PROMPT =>
The word "cells" occurs in some lines of the data. Return each such line.

Collected data

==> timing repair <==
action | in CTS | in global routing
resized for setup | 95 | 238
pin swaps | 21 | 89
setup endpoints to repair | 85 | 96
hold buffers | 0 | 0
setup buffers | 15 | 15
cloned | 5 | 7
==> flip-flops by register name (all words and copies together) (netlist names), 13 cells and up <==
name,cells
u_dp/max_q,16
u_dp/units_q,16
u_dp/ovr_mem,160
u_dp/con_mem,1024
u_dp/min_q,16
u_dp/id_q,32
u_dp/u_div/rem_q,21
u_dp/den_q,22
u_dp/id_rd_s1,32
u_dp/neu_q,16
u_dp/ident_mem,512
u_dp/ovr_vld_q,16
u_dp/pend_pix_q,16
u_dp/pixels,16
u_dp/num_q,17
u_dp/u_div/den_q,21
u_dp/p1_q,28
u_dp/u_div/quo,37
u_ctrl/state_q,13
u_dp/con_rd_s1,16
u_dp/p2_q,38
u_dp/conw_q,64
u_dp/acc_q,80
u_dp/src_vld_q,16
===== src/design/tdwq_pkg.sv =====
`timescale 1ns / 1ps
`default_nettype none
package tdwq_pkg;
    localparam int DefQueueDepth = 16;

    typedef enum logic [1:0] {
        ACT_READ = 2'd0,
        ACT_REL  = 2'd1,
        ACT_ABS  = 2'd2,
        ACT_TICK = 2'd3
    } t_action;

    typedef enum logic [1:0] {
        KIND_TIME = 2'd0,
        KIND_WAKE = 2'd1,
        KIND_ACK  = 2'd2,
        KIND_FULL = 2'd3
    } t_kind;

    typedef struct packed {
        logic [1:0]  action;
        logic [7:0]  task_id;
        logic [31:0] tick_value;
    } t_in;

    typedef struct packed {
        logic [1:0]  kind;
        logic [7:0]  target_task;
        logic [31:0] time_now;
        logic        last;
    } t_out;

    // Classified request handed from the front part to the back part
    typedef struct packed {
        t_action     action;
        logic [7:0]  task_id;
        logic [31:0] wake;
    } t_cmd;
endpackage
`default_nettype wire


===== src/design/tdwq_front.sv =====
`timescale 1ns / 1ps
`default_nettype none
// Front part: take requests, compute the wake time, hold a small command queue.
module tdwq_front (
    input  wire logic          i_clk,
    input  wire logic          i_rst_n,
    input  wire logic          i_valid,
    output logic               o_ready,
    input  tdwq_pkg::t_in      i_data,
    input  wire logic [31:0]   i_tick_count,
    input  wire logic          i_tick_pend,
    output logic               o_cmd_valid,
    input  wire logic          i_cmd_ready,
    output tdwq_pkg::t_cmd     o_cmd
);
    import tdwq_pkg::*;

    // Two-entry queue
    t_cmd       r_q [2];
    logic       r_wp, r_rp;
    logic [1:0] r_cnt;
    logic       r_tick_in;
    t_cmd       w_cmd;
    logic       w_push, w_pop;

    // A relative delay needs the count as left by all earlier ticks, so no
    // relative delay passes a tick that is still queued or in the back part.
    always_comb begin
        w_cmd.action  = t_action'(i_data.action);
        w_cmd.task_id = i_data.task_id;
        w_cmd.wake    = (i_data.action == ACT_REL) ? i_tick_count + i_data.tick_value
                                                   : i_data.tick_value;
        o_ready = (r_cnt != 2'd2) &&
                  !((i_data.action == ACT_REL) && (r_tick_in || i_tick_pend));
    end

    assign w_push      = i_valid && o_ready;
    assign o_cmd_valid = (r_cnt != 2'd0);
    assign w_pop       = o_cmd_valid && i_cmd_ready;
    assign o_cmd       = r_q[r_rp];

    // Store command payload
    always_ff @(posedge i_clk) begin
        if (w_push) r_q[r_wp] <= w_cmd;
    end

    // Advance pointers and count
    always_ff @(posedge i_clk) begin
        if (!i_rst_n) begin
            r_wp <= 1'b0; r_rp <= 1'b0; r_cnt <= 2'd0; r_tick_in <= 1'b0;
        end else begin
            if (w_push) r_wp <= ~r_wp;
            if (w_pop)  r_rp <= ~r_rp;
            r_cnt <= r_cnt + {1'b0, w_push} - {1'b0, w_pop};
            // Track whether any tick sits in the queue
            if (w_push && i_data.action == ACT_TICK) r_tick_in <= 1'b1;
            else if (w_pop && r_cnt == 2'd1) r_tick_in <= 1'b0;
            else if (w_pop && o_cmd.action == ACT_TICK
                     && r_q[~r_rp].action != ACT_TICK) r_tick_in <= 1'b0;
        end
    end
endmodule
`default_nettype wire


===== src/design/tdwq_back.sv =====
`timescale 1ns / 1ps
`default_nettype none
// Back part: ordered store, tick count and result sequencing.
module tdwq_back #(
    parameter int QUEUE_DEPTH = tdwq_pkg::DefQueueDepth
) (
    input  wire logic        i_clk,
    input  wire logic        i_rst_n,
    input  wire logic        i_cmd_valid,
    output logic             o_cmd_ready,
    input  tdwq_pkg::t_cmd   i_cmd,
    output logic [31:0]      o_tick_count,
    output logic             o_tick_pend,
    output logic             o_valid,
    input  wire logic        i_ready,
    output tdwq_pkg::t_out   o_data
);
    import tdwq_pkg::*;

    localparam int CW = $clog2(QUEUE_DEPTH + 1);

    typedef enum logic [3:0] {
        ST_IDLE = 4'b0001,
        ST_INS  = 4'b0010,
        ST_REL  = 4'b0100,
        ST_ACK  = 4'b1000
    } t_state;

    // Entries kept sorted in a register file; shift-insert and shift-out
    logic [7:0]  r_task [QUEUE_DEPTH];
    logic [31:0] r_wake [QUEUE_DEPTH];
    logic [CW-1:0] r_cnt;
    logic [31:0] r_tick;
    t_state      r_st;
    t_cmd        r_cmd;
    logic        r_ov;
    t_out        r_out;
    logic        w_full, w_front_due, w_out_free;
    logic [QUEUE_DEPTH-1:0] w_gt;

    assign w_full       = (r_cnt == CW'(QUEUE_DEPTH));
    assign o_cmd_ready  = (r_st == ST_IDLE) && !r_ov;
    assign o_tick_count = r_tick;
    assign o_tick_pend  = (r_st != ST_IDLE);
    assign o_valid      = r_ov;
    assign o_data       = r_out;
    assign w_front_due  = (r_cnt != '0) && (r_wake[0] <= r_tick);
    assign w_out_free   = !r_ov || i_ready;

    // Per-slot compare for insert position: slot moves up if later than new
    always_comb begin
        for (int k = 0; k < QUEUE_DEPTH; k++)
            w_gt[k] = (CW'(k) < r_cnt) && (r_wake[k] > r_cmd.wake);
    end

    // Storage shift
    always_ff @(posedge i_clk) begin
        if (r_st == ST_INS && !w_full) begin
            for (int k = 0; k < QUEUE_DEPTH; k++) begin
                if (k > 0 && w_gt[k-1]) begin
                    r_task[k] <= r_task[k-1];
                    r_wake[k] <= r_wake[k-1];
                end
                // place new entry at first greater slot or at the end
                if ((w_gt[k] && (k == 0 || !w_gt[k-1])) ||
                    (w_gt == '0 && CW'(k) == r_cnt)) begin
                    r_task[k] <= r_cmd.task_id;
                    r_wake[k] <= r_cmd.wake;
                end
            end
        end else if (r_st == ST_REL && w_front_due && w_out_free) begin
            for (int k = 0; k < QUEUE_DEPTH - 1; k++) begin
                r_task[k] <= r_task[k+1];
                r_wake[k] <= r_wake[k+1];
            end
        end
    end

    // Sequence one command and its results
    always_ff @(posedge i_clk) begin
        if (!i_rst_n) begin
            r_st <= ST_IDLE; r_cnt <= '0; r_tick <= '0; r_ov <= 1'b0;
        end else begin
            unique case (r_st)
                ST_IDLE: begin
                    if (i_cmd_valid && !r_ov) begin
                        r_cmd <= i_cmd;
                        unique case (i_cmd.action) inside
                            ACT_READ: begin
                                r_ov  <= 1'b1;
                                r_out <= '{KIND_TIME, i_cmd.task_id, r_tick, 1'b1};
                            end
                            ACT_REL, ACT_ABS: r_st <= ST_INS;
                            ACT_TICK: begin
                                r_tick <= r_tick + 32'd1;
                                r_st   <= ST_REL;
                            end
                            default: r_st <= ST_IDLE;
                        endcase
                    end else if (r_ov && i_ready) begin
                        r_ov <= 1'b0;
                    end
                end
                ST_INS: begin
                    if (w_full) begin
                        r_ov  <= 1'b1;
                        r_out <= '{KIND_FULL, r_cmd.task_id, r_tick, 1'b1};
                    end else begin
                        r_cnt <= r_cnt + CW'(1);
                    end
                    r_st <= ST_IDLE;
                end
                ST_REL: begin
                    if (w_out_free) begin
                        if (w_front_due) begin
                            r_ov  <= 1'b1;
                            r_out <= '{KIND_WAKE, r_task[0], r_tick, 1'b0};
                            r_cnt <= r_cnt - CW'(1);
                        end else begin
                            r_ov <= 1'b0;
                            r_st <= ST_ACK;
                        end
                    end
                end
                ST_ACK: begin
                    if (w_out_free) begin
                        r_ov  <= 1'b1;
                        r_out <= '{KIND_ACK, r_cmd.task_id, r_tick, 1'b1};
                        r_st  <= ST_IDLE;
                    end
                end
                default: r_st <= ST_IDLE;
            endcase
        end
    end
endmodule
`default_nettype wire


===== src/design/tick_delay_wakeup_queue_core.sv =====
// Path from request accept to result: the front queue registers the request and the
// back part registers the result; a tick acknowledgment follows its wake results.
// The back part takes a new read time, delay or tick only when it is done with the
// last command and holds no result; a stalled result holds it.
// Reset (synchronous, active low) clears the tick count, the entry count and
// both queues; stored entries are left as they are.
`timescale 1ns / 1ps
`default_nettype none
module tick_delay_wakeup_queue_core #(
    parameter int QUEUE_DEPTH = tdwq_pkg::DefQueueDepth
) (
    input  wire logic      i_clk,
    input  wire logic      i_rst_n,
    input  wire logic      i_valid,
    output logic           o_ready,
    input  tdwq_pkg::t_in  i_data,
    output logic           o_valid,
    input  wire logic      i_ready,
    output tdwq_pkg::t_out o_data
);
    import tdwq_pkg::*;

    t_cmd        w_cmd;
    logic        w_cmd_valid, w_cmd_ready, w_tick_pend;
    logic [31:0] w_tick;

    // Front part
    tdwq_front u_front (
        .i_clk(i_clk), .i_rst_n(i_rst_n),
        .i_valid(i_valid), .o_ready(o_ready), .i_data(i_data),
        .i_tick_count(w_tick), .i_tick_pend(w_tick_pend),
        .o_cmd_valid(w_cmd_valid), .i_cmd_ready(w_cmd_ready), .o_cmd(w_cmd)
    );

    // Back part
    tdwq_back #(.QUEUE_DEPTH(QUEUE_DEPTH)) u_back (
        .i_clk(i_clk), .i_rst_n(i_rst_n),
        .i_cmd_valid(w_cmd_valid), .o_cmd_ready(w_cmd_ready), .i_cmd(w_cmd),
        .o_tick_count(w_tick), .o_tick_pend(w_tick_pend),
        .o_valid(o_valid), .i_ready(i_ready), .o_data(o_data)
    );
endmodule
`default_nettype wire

SOLUTION TO THIS PROBLEM =>
==> flip-flops by register name (all words and copies together) (netlist names), 13 cells and up <==
name,cells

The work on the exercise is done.